Collected data
File: src/rtl/touch_swipe_gesture_detector_defines.svh
// ----------------------------------------------------------------------------
// Touch swipe gesture detector: assertion macros
// Shared assertion helpers, clocked on clk and disabled while arst_n is low.
// ----------------------------------------------------------------------------
`ifndef TOUCH_SWIPE_GESTURE_DETECTOR_DEFINES_SVH
`define TOUCH_SWIPE_GESTURE_DETECTOR_DEFINES_SVH

// Same-cycle implication.
`define TSGD_ASSERT_NOW(label, ante, cons, msg) \
	label: assert property (@(posedge clk) disable iff (!arst_n) (ante) |-> (cons)) \
		else $error(msg);

// Next-cycle implication.
`define TSGD_ASSERT_NEXT(label, ante, cons, msg) \
	label: assert property (@(posedge clk) disable iff (!arst_n) (ante) |=> (cons)) \
		else $error(msg);

`endif

File: src/rtl/tsgd_pkg.sv
// ----------------------------------------------------------------------------
// Touch swipe gesture detector package
// Widths, gesture codes, register indexes and configuration reset values.
// ----------------------------------------------------------------------------
package tsgd_pkg;

	// Default parameter values.
	localparam int COORD_BITS_DEF = 12;
	localparam int TIME_BITS_DEF  = 32;

	// Fixed field widths.
	localparam int ID_W      = 7;
	localparam int GEST_W    = 3;
	localparam int DIST_W    = 12;
	localparam int TMO_W     = 16;
	localparam int MID_W     = 12;
	localparam int CFG_W     = 16;
	localparam int CFG_IDX_W = 2;

	// Gesture codes.
	localparam logic [GEST_W-1:0] G_NONE   = 3'd0;
	localparam logic [GEST_W-1:0] G_UP     = 3'd1;
	localparam logic [GEST_W-1:0] G_DOWN   = 3'd2;
	localparam logic [GEST_W-1:0] G_LEFT   = 3'd3;
	localparam logic [GEST_W-1:0] G_RIGHT  = 3'd4;
	localparam logic [GEST_W-1:0] G_LCLICK = 3'd5;
	localparam logic [GEST_W-1:0] G_RCLICK = 3'd6;
	localparam logic [GEST_W-1:0] G_CREATE = 3'd7;

	// Configuration register indexes.
	localparam logic [CFG_IDX_W-1:0] REG_MIN_DIST = 2'd0;
	localparam logic [CFG_IDX_W-1:0] REG_TIMEOUT  = 2'd1;
	localparam logic [CFG_IDX_W-1:0] REG_MIDPOINT = 2'd2;

	// Configuration reset values.
	localparam logic [DIST_W-1:0] MIN_DIST_RST = 12'd300;
	localparam logic [TMO_W-1:0]  TIMEOUT_RST  = 16'd1200;
	localparam logic [MID_W-1:0]  MIDPOINT_RST = 12'd960;

	// Configuration register bundle.
	typedef struct packed {
		logic [DIST_W-1:0] min_dist;
		logic [TMO_W-1:0]  timeout;
		logic [MID_W-1:0]  midpoint;
	} cfg_t;

endpackage

File: src/rtl/tsgd_cfg.sv
// ----------------------------------------------------------------------------
// Touch swipe gesture detector: configuration registers
// Holds the swipe distance, swipe timeout and click midpoint registers.
// ----------------------------------------------------------------------------
module tsgd_cfg (
	input  logic                           clk,
	input  logic                           arst_n,
	input  logic                           cfg_we,
	input  logic [tsgd_pkg::CFG_IDX_W-1:0] cfg_index,
	input  logic [tsgd_pkg::CFG_W-1:0]     cfg_data,
	output tsgd_pkg::cfg_t                 cfg
);

	tsgd_pkg::cfg_t cfg_q;

	// Register writes; an index beyond the list is ignored.
	always_ff @(posedge clk or negedge arst_n) begin
		if (!arst_n) begin
			cfg_q.min_dist <= tsgd_pkg::MIN_DIST_RST;
			cfg_q.timeout  <= tsgd_pkg::TIMEOUT_RST;
			cfg_q.midpoint <= tsgd_pkg::MIDPOINT_RST;
		end else if (cfg_we) begin
			case (cfg_index)
				tsgd_pkg::REG_MIN_DIST: cfg_q.min_dist <= cfg_data[tsgd_pkg::DIST_W-1:0];
				tsgd_pkg::REG_TIMEOUT:  cfg_q.timeout  <= cfg_data[tsgd_pkg::TMO_W-1:0];
				tsgd_pkg::REG_MIDPOINT: cfg_q.midpoint <= cfg_data[tsgd_pkg::MID_W-1:0];
				default: ;
			endcase
		end
	end

	assign cfg = cfg_q;

endmodule

File: src/rtl/tsgd_swipe.sv
// ----------------------------------------------------------------------------
// Touch swipe gesture detector: swipe classifier
// Turns a finished stroke into a swipe direction, or none when it was too
// slow or too short.
// ----------------------------------------------------------------------------
module tsgd_swipe #(
	parameter int COORD_BITS = tsgd_pkg::COORD_BITS_DEF,
	parameter int TIME_BITS  = tsgd_pkg::TIME_BITS_DEF
) (
	input  logic [COORD_BITS-1:0]           start_x,
	input  logic [COORD_BITS-1:0]           start_y,
	input  logic [COORD_BITS-1:0]           recent_x,
	input  logic [COORD_BITS-1:0]           recent_y,
	input  logic [TIME_BITS-1:0]            start_time,
	input  logic [TIME_BITS-1:0]            now_ms,
	input  logic [tsgd_pkg::DIST_W-1:0]     min_dist,
	input  logic [tsgd_pkg::TMO_W-1:0]      timeout,
	output logic [tsgd_pkg::GEST_W-1:0]     gesture
);

	localparam int CMP_W = (COORD_BITS > tsgd_pkg::DIST_W) ? COORD_BITS : tsgd_pkg::DIST_W;

	logic [COORD_BITS:0]   dx;
	logic [COORD_BITS:0]   dy;
	logic [COORD_BITS-1:0] ax;
	logic [COORD_BITS-1:0] ay;
	logic [COORD_BITS-1:0] big;
	logic [TIME_BITS-1:0]  elapsed;
	logic                  too_slow;
	logic                  too_short;

	// Signed travel on each axis and its magnitude.
	assign dx = {1'b0, recent_x} - {1'b0, start_x};
	assign dy = {1'b0, recent_y} - {1'b0, start_y};
	assign ax = dx[COORD_BITS] ? (~dx[COORD_BITS-1:0] + 1'b1) : dx[COORD_BITS-1:0];
	assign ay = dy[COORD_BITS] ? (~dy[COORD_BITS-1:0] + 1'b1) : dy[COORD_BITS-1:0];
	assign big = (ax > ay) ? ax : ay;

	// Stroke duration wraps with the free-running clock.
	assign elapsed   = now_ms - start_time;
	assign too_slow  = elapsed > TIME_BITS'(timeout);
	assign too_short = CMP_W'(big) < CMP_W'(min_dist);

	// Dominant axis wins; a tie goes to the horizontal axis.
	always_comb begin
		if (too_slow || too_short) begin
			gesture = tsgd_pkg::G_NONE;
		end else if (ax >= ay) begin
			gesture = dx[COORD_BITS] ? tsgd_pkg::G_LEFT : tsgd_pkg::G_RIGHT;
		end else begin
			gesture = dy[COORD_BITS] ? tsgd_pkg::G_UP : tsgd_pkg::G_DOWN;
		end
	end

endmodule
## config.mk

```make
export PLATFORM = sky130hd
export DESIGN_NAME = lmha_front
export DESIGN_NICKNAME = d
export VERILOG_FILES = /design/src/lmha_pkg.sv /design/src/lmha_front.sv
export SDC_FILE = /design/constraint.sdc
export NUM_CORES = 1
export LEC_CHECK = 0
export ABC_AREA = 1
export BUFFER_PORTS_ARGS = -buffer_cell sky130_fd_sc_hd__buf_4
export CORE_MARGIN = 3
export CORE_UTILIZATION = 50
export CTS_CLUSTER_DIAMETER = 80
export DETAILED_ROUTE_END_ITERATION = 8
export GPL_TIMING_DRIVEN = 0
export PLACE_DENSITY = 0.83
export SETUP_SLACK_MARGIN = 0.5
export SLEW_MARGIN = 20
export SYNTH_ARGS = -nofsm -noshare
export SYNTH_HDL_FRONTEND = slang
export SYNTH_SLANG_ARGS = --single-unit
```

## constraint.sdc

```tcl
create_clock -name clk -period 10.4 [get_ports clk]
set_input_delay 0 -clock clk [delete_from_list [all_inputs] [get_ports clk]]
set_output_delay 0 -clock clk [all_outputs]
set_load 0.01 [all_outputs]
```
==> src/lmha_pkg.sv <==
// Shared types, constants and helper functions for the list-mode histogram accumulator.
`default_nettype none

package lmha_pkg;

  // Default geometry
  localparam int IMAGE_COLUMNS_DEF  = 400;
  localparam int IMAGE_ROWS_DEF     = 1024;
  localparam int TIME_BIN_WIDTH_DEF = 8;
  localparam int TIME_CHANNELS_DEF  = 8000;

  // Field widths
  localparam int X_W        = 10;
  localparam int Y_W        = 10;
  localparam int CHAN_W     = 3;
  localparam int TOF_W      = 24;
  localparam int RADDR_W    = 19;
  localparam int BIN_ADDR_W = 19;
  localparam int COUNT_W    = 32;

  // Internal address wide enough for the largest store the parameters allow (1024 x 1024)
  localparam int MEM_ADDR_W = 20;

  // Reciprocal scaling for the time binning
  localparam int RECIP_SHIFT = TOF_W;

  localparam int QUEUE_DEPTH = 4;

  localparam logic [CHAN_W-1:0] STOP_CHANNEL_ID = 3'd1;

  localparam logic OP_EVENT = 1'b0;
  localparam logic OP_READ  = 1'b1;

  localparam logic MODE_IMAGING = 1'b0;
  localparam logic MODE_TOF     = 1'b1;

  typedef struct packed {
    logic                opcode;
    logic [X_W-1:0]      event_x;
    logic [Y_W-1:0]      event_y;
    logic [CHAN_W-1:0]   stop_channel;
    logic [TOF_W-1:0]    flight_time;
    logic [RADDR_W-1:0]  read_address;
  } lmha_in_t;

  typedef struct packed {
    logic                  accepted;
    logic [BIN_ADDR_W-1:0] bin_address;
    logic [COUNT_W-1:0]    bin_count;
  } lmha_out_t;

  typedef enum logic [1:0] {
    CMD_DROP,
    CMD_BUMP,
    CMD_READ
  } cmd_kind_t;

  // One classified item on its way from front to back
  typedef struct packed {
    cmd_kind_t             kind;
    logic [MEM_ADDR_W-1:0] mem_addr;
    logic [BIN_ADDR_W-1:0] out_addr;
  } lmha_cmd_t;

  typedef struct packed {
    logic full;
    logic empty;
  } queue_status_t;

  typedef struct packed {
    logic clearing;
  } back_status_t;

  function automatic int store_depth(int cols, int rows, int channels);
    int img_bins;
    img_bins = cols * rows;
    return (img_bins > channels) ? img_bins : channels;
  endfunction

  function automatic int addr_bits(int depth);
    return (depth > 1) ? $clog2(depth) : 1;
  endfunction

endpackage

`default_nettype wire

==> src/lmha_queue.sv <==
// Short command queue between the front end and the histogram back end.
`default_nettype none

module lmha_queue
  import lmha_pkg::*;
(
  input  wire logic      clk,
  input  wire logic      rst,
  input  wire logic      push,
  input  wire lmha_cmd_t push_cmd,
  input  wire logic      pop,
  output queue_status_t  q_stat,
  output lmha_cmd_t      head
);

  localparam int PTR_W = (QUEUE_DEPTH > 1) ? $clog2(QUEUE_DEPTH) : 1;

  lmha_cmd_t        slots [QUEUE_DEPTH];
  logic [PTR_W-1:0] wr_ptr;
  logic [PTR_W-1:0] rd_ptr;
  logic [PTR_W:0]   count;

  assign q_stat.full  = (count == (PTR_W+1)'(QUEUE_DEPTH));
  assign q_stat.empty = (count == '0);
  assign head         = slots[rd_ptr];

  always_ff @(posedge clk) begin
    if (push) begin
      slots[wr_ptr] <= push_cmd;
    end
  end

  always_ff @(posedge clk) begin
    if (rst) begin
      wr_ptr <= '0;
      rd_ptr <= '0;
      count  <= '0;
    end else begin
      if (push) begin
        wr_ptr <= (wr_ptr == PTR_W'(QUEUE_DEPTH - 1)) ? '0 : wr_ptr + 1'b1;
      end
      if (pop) begin
        rd_ptr <= (rd_ptr == PTR_W'(QUEUE_DEPTH - 1)) ? '0 : rd_ptr + 1'b1;
      end
      case ({push, pop})
        2'b10:   count <= count + 1'b1;
        2'b01:   count <= count - 1'b1;
        default: count <= count;
      endcase
    end
  end

endmodule

`default_nettype wire
## config.mk

```make
export PLATFORM = sky130hd
export DESIGN_NAME = rsa_modular_exponentiation
export DESIGN_NICKNAME = d
export VERILOG_FILES = /design/src/hw/rtl/rme_pkg.sv /design/src/hw/rtl/rme_modred.sv /design/src/hw/rtl/rme_modmul.sv /design/src/hw/rtl/rsa_modular_exponentiation.sv
export SDC_FILE = /design/constraint.sdc
export NUM_CORES = 2
export LEC_CHECK = 0
export BUFFER_PORTS_ARGS = -buffer_cell sky130_fd_sc_hd__clkbuf_2
export CAP_MARGIN = 20
export CORE_MARGIN = 3
export CORE_UTILIZATION = 60
export DETAILED_ROUTE_END_ITERATION = 8
export PLACE_DENSITY = 0.78
export SLEW_MARGIN = 25
export SYNTH_ARGS = -nofsm -noshare
export SYNTH_HDL_FRONTEND = slang
export SYNTH_SLANG_ARGS = --single-unit
```

## constraint.sdc

```tcl
create_clock -name clk -period 20.4 [get_ports clk]
set_clock_uncertainty 0.05 [all_clocks]
set_input_delay 1.02 -clock clk [delete_from_list [all_inputs] [get_ports clk]]
set_output_delay 1.02 -clock clk [all_outputs]
set_load 0.01 [all_outputs]
```

## src/hw/rtl/rme_pkg.sv

```systemverilog
`timescale 1ns / 1ps
`default_nettype none
// ----------------------------------------------------------------------------
// rme_pkg: shared types and constants for the modular exponentiation block
// Holds the configuration register map and the sequencer state encoding.
// ----------------------------------------------------------------------------
package rme_pkg;

  // configuration register index
  localparam int CFG_IDX_W = 2;
  typedef logic [CFG_IDX_W-1:0] cfg_idx_t;

  localparam cfg_idx_t REG_MODULUS  = cfg_idx_t'(0);
  localparam cfg_idx_t REG_EXPONENT = cfg_idx_t'(1);

  // exponentiation sequencer
  typedef enum logic [2:0] {
    ST_IDLE,
    ST_REDUCE,
    ST_NEXT,
    ST_MUL,
    ST_SQR
  } rme_state_t;

endpackage : rme_pkg
`default_nettype wire

```

## src/hw/rtl/rme_modred.sv

```systemverilog
`timescale 1ns / 1ps
`default_nettype none
// ----------------------------------------------------------------------------
// rme_modred: bit-serial modular reduction
// Shifts the value in MSB first, one bit per cycle, keeping a remainder below
// the modulus with one compare and subtract per step. W steps per value.
// ----------------------------------------------------------------------------
module rme_modred #(
  parameter int W = 64
) (
  input  wire logic         clk,
  input  wire logic         rst_n,
  input  wire logic         start,
  input  wire logic [W-1:0] value,
  input  wire logic [W-1:0] modulus,
  output logic              done,
  output logic [W-1:0]      remainder
);

  localparam int CNT_W = $clog2(W + 1);

  logic [W-1:0]     shift_r, shift_nxt;
  logic [W-1:0]     rem_r, rem_nxt;
  logic [CNT_W-1:0] cnt_r, cnt_nxt;
  logic             busy_r, busy_nxt;
  logic             done_r, done_nxt;

  logic [W:0] trial;
  logic [W:0] trial_sub;

  always_comb begin
    trial     = {rem_r, shift_r[W-1]};
    trial_sub = trial - {1'b0, modulus};
  end

  always_comb begin
    shift_nxt = shift_r;
    rem_nxt   = rem_r;
    cnt_nxt   = cnt_r;
    busy_nxt  = busy_r;
    done_nxt  = 1'b0;
    if (start) begin
      shift_nxt = value;
      rem_nxt   = '0;
      cnt_nxt   = CNT_W'(W);
      busy_nxt  = 1'b1;
    end else if (busy_r) begin
      shift_nxt = {shift_r[W-2:0], 1'b0};
      rem_nxt   = (trial >= {1'b0, modulus}) ? trial_sub[W-1:0] : trial[W-1:0];
      cnt_nxt   = cnt_r - CNT_W'(1);
      if (cnt_r == CNT_W'(1)) begin
        busy_nxt = 1'b0;
        done_nxt = 1'b1;
      end
    end
  end

  always_ff @(posedge clk) begin
    if (!rst_n) begin
      busy_r <= 1'b0;
      done_r <= 1'b0;
    end else begin
      busy_r <= busy_nxt;
      done_r <= done_nxt;
    end
    shift_r <= shift_nxt;
    rem_r   <= rem_nxt;
    cnt_r   <= cnt_nxt;
  end

  assign done      = done_r;
  assign remainder = rem_r;

endmodule : rme_modred
`default_nettype wire

```

## src/hw/rtl/rme_modmul.sv

```systemverilog
`timescale 1ns / 1ps
`default_nettype none
// ----------------------------------------------------------------------------
// rme_modmul: bit-serial shift-and-add modular multiplier
// Consumes the multiplier LSB first. Each cycle adds the multiplicand into
// the accumulator when the bit is set and doubles the multiplicand, both
// modulo m. Stops once the remaining multiplier bits are all zero.
// Operands must be below the modulus.
// ----------------------------------------------------------------------------
module rme_modmul #(
  parameter int W = 64
) (
  input  wire logic         clk,
  input  wire logic         rst_n,
  input  wire logic         start,
  input  wire logic [W-1:0] op_a,
  input  wire logic [W-1:0] op_b,
  input  wire logic [W-1:0] modulus,
  output logic              done,
  output logic [W-1:0]      product
);

  logic [W-1:0] acc_r, acc_nxt;
  logic [W-1:0] a_r, a_nxt;
  logic [W-1:0] b_r, b_nxt;
  logic         busy_r, busy_nxt;
  logic         done_r, done_nxt;

  logic [W:0] sum_acc, sum_acc_sub;
  logic [W:0] dbl, dbl_sub;
  logic [W:0] mod_ext;

  always_comb begin
    mod_ext     = {1'b0, modulus};
    sum_acc     = {1'b0, acc_r} + {1'b0, a_r};
    sum_acc_sub = sum_acc - mod_ext;
    dbl         = {a_r, 1'b0};
    dbl_sub     = dbl - mod_ext;
  end

  always_comb begin
    acc_nxt  = acc_r;
    a_nxt    = a_r;
    b_nxt    = b_r;
    busy_nxt = busy_r;
    done_nxt = 1'b0;
    if (start) begin
      acc_nxt  = '0;
      a_nxt    = op_a;
      b_nxt    = op_b;
      busy_nxt = 1'b1;
    end else if (busy_r) begin
      if (b_r[0]) begin
        acc_nxt = (sum_acc >= mod_ext) ? sum_acc_sub[W-1:0] : sum_acc[W-1:0];
      end
      a_nxt = (dbl >= mod_ext) ? dbl_sub[W-1:0] : dbl[W-1:0];
      b_nxt = {1'b0, b_r[W-1:1]};
      // finished once no set bit remains above the current one
      if (b_r[W-1:1] == '0) begin
        busy_nxt = 1'b0;
        done_nxt = 1'b1;
      end
    end
  end

  always_ff @(posedge clk) begin
    if (!rst_n) begin
      busy_r <= 1'b0;
      done_r <= 1'b0;
    end else begin
      busy_r <= busy_nxt;
      done_r <= done_nxt;
    end
    acc_r <= acc_nxt;
    a_r   <= a_nxt;
    b_r   <= b_nxt;
  end

  assign done    = done_r;
  assign product = acc_r;

endmodule : rme_modmul
`default_nettype wire

```

## src/hw/rtl/rsa_modular_exponentiation.sv

```systemverilog
`timescale 1ns / 1ps
`default_nettype none
// ----------------------------------------------------------------------------
// rsa_modular_exponentiation: raw RSA modular exponentiation core
// Computes base ^ exponent mod modulus with bit-serial reduction and a shared
// bit-serial shift-and-add modular multiplier, right-to-left square-and-multiply.
// ----------------------------------------------------------------------------
// Usage: load modulus (index 0) and exponent (index 1) through the cfg port
// while busy is low. Pulse start with in_base_value while busy is low; busy
// rises and stays high until the result transfer. The result is presented on
// out_power_result for exactly one cycle with out_valid; there is no
// back-pressure, so the receiver must capture it in that cycle. A new start is
// taken from the cycle the result appears. Sequence: the input reduction,
// then for each exponent bit up to the top set bit one dispatch state, a
// modular multiply where the bit is set and a modular square (the square
// after the top set bit is skipped), then a closing dispatch state before
// the result. Each modular product runs over the bit length L of its second
// operand, the base (L at least 1, at most DATA_WIDTH), as the single shared
// multiplier retires one multiplier bit per cycle. A modulus of 0 acts as 1;
// a zero exponent gives 1 mod modulus.
// ----------------------------------------------------------------------------
module rsa_modular_exponentiation
  import rme_pkg::*;
#(
  parameter int DATA_WIDTH = 64
) (
  input  wire logic                  clk,
  input  wire logic                  rst_n,
  // configuration write port
  input  wire logic                  cfg_we,
  input  wire logic [CFG_IDX_W-1:0]  cfg_index,
  input  wire logic [DATA_WIDTH-1:0] cfg_wdata,
  // command
  input  wire logic                  start,
  output logic                       busy,
  input  wire logic [DATA_WIDTH-1:0] in_base_value,
  // result
  output logic                       out_valid,
  output logic [DATA_WIDTH-1:0]      out_power_result
);

  localparam int W = DATA_WIDTH;

  // configuration registers
  logic [W-1:0] modulus_r;
  logic [W-1:0] exponent_r;

  // datapath registers
  rme_state_t   state_r, state_nxt;
  logic [W-1:0] base_r, base_nxt;
  logic [W-1:0] acc_r, acc_nxt;
  logic [W-1:0] exp_r, exp_nxt;
  logic         out_valid_r, out_valid_nxt;
  logic [W-1:0] out_result_r, out_result_nxt;

  // effective modulus: zero is treated as one
  logic [W-1:0] mod_eff;

  // reducer and multiplier hookup
  logic         red_start;
  logic         red_done;
  logic [W-1:0] red_rem;
  logic         mm_start;
  logic [W-1:0] mm_a, mm_b;
  logic         mm_done;
  logic [W-1:0] mm_prod;

  assign mod_eff = (modulus_r == '0) ? W'(1) : modulus_r;

  always_ff @(posedge clk) begin
    if (!rst_n) begin
      modulus_r  <= W'(1);
      exponent_r <= '0;
    end else if (cfg_we) begin
      case (cfg_index)
        REG_MODULUS:  modulus_r  <= cfg_wdata;
        REG_EXPONENT: exponent_r <= cfg_wdata;
        default: ;  // unmapped index, write dropped
      endcase
    end
  end

  rme_modred #(.W(W)) u_modred (
    .clk       (clk),
    .rst_n     (rst_n),
    .start     (red_start),
    .value     (in_base_value),
    .modulus   (mod_eff),
    .done      (red_done),
    .remainder (red_rem)
  );

  rme_modmul #(.W(W)) u_modmul (
    .clk     (clk),
    .rst_n   (rst_n),
    .start   (mm_start),
    .op_a    (mm_a),
    .op_b    (mm_b),
    .modulus (mod_eff),
    .done    (mm_done),
    .product (mm_prod)
  );

  // sequencer
  always_comb begin
    state_nxt      = state_r;
    base_nxt       = base_r;
    acc_nxt        = acc_r;
    exp_nxt        = exp_r;
    out_valid_nxt  = 1'b0;
    out_result_nxt = out_result_r;
    red_start      = 1'b0;
    mm_start       = 1'b0;
    mm_a           = base_r;
    mm_b           = base_r;
    case (state_r)
      ST_IDLE: begin
        if (start) begin
          red_start = 1'b1;
          state_nxt = ST_REDUCE;
        end
      end
      ST_REDUCE: begin
        if (red_done) begin
          base_nxt  = red_rem;
          // 1 mod m: zero only for a modulus of one
          acc_nxt   = (mod_eff == W'(1)) ? '0 : W'(1);
          exp_nxt   = exponent_r;
          state_nxt = ST_NEXT;
        end
      end
      ST_NEXT: begin
        if (exp_r == '0) begin
          out_valid_nxt  = 1'b1;
          out_result_nxt = acc_r;
          state_nxt      = ST_IDLE;
        end else if (exp_r[0]) begin
          mm_start  = 1'b1;
          mm_a      = acc_r;
          mm_b      = base_r;
          state_nxt = ST_MUL;
        end else begin
          mm_start  = 1'b1;
          state_nxt = ST_SQR;
        end
      end
      ST_MUL: begin
        if (mm_done) begin
          acc_nxt = mm_prod;
          if (exp_r[W-1:1] == '0) begin
            // top set bit done, the trailing square is not needed
            exp_nxt   = '0;
            state_nxt = ST_NEXT;
          end else begin
            mm_start  = 1'b1;
            state_nxt = ST_SQR;
          end
        end
      end
      ST_SQR: begin
        if (mm_done) begin
          base_nxt  = mm_prod;
          exp_nxt   = {1'b0, exp_r[W-1:1]};
          state_nxt = ST_NEXT;
        end
      end
      default: state_nxt = ST_IDLE;
    endcase
  end

  always_ff @(posedge clk) begin
    if (!rst_n) begin
      state_r     <= ST_IDLE;
      out_valid_r <= 1'b0;
    end else begin
      state_r     <= state_nxt;
      out_valid_r <= out_valid_nxt;
    end
    base_r       <= base_nxt;
    acc_r        <= acc_nxt;
    exp_r        <= exp_nxt;
    out_result_r <= out_result_nxt;
  end

  assign busy             = (state_r != ST_IDLE);
  assign out_valid        = out_valid_r;
  assign out_power_result = out_result_r;

  // --------------------------------------------------------------------------
  // assertions
  // --------------------------------------------------------------------------
  // a result transfer leaves the sequencer idle
  a_result_idle: assert property (@(posedge clk) disable iff (!rst_n)
    out_valid_r |-> (state_r == ST_IDLE))
    else $error("result strobe while sequencer not idle");

  // an accepted command starts the input reduction
  a_start_reduce: assert property (@(posedge clk) disable iff (!rst_n)
    (start && !busy) |=> (state_r == ST_REDUCE))
    else $error("accepted command did not start reduction");

  // the reducer only finishes while the sequencer waits for it
  a_red_done_state: assert property (@(posedge clk) disable iff (!rst_n)
    red_done |-> (state_r == ST_REDUCE))
    else $error("reduction finished outside reduce state");

  // multiplier operands stay reduced below the modulus
  a_operands_reduced: assert property (@(posedge clk) disable iff (!rst_n)
    ((state_r == ST_MUL) || (state_r == ST_SQR)) |->
      ((base_r < mod_eff) && (acc_r < mod_eff)))
    else $error("operand not reduced below modulus");

  // the multiplier finishes only while a product is outstanding
  a_mm_done_state: assert property (@(posedge clk) disable iff (!rst_n)
    mm_done |-> ((state_r == ST_MUL) || (state_r == ST_SQR)))
    else $error("product finished with none outstanding");

endmodule : rsa_modular_exponentiation
`default_nettype wire
```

◆ **WHAT TO WORK ON**: Find each line of the data above that holds the word "once", then copy it.

◆ **RESPONSE**:
// modulo m. Stops once the remaining multiplier bits are all zero.
      // finished once no set bit remains above the current one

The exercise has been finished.